I don’t know. I do know this: the Internet has fundamentally changed human life. It is now possible to clone stupid jokes in the safety and comfort of our own homes, many of them on American soil. The FDA cannot stop us. I freely admit that I was one of them, forwarding all manner of idiocy to my friends and loved ones. This came across the web yesterday morning, and I got distracted as I tried to get my arms around the world situation from the BBC. A coworker sent me this clone of a joke, genetically identical to zillions of others stored in server farms around the globe:

 

“A major research institution has recently announced the discovery of the heaviest element yet known to science, surpassing the yet-unnamed “Element 110” discovered in 1994 with atomic mass of 281.   This new element, not yet verified by the International Union of Pure and Applied Chemistry (IUPAC), has been tentatively named “Administratium.”  Administratium has 1 neutron, 12 assistant neutrons, 75 deputy neutrons, and 111 assistant deputy neutrons, giving it an atomic mass of 312.

 

These 312 particles are held together by a force called morons, which are surrounded by vast quantities of lepton-like particles called peons.

 

Since Administratium has no electrons, it is inert.   It can be detected, however, as it impedes every reaction with which it comes into contact.   A minute amount of Administratium causes one reaction to take over 4 days to complete when it would normally take less than a second.

 

Administratium has a normal half-life of 3 years; it does not decay but instead undergoes a reorganization in which a portion of the assistant neutrons and deputy neutrons exchange places.   In fact, Administratium’s mass will actually increase over time, since each reorganization causes some morons to become neutrons, forming isodopes.  This characteristic of moron-promotion leads some scientists to speculate that Administratium is formed whenever morons reach a certain quantity in concentration.

 

This hypothetical quantity is referred to as “Critical Morass.”  You will know it when you see it.”

 

I was alert and knew I had to do something to stop this thing.
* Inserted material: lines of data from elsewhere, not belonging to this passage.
<file path="config.mk">
export PLATFORM = sky130hd
export DESIGN_NAME = alu_share_ctrl
export DESIGN_NICKNAME = d
export VERILOG_FILES = /design/src/rtl/alu_share_ctrl.sv
export SDC_FILE = /design/constraint.sdc
export NUM_CORES = 1
export LEC_CHECK = 0
export CAP_MARGIN = 20
export CELL_PAD_IN_SITES_DETAIL_PLACEMENT = 0
export CELL_PAD_IN_SITES_GLOBAL_PLACEMENT = 1
export CORE_ASPECT_RATIO = 1.5
export CORE_UTILIZATION = 51
export CTS_CLUSTER_DIAMETER = 120
export DETAILED_ROUTE_END_ITERATION = 16
export DONT_BUFFER_PORTS = 1
export MAX_ROUTING_LAYER = met4
export PLACE_DENSITY_LB_ADDON = 0.1
export SYNTH_ARGS = -nofsm -noshare
export SYNTH_HDL_FRONTEND = slang
export SYNTH_SLANG_ARGS = --single-unit
</file>
<file path="constraint.sdc">
create_clock -name clk -period 3.1 [get_ports clk]
set_clock_uncertainty 0.2 [all_clocks]
set_input_delay 0.465 -clock clk [delete_from_list [all_inputs] [get_ports clk]]
set_output_delay 0.465 -clock clk [all_outputs]
set_load 0.1 [all_outputs]
</file>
I needed to call the FDA clone hotline, purge my cache file, delete it off the server, stomp on it and all it’s cloned brothers. Instead, my fingers trembled on the keyboard and I answered it:

 

“Thanks! Excellent recap but they glossed over one of the more interesting aspects of seasonal influences on atomic weight. This is a phenomenon in which the isodope loses many morons temporarily, actually causing time to move backward. This happens many times during the year, normally for three day periods. At the end of December, however, so many morons are freed from the electromagnetic bond that a hollow cavity is formed. When entropy brings the loose morons back to the nucleus it takes weeks for the isodope to begin even sluggish atomic motion.”

 

Then I sent it. I swear I only sent it once. I didn’t clone a thing, not on US soil. I think. The server farm where they process this stuff could be on Mars. Or Africa for that matter. Oh, the word from that continent gives me hope. The Kenyan opposition National Rainbow Coalition (NARC) is about to overturn almost four decades of dominance by Daniel arap Moi’s KANU party. NARC leader Mwai Kibaki is leading Uhuru Kenyatta by a three-to-one margin with 41,453 votes counted. Democracy seems like it is about to work.

 

If it had been in Robert Mugubwe’s Zimbabwe, they just would have cloned more votes. Just enough to win.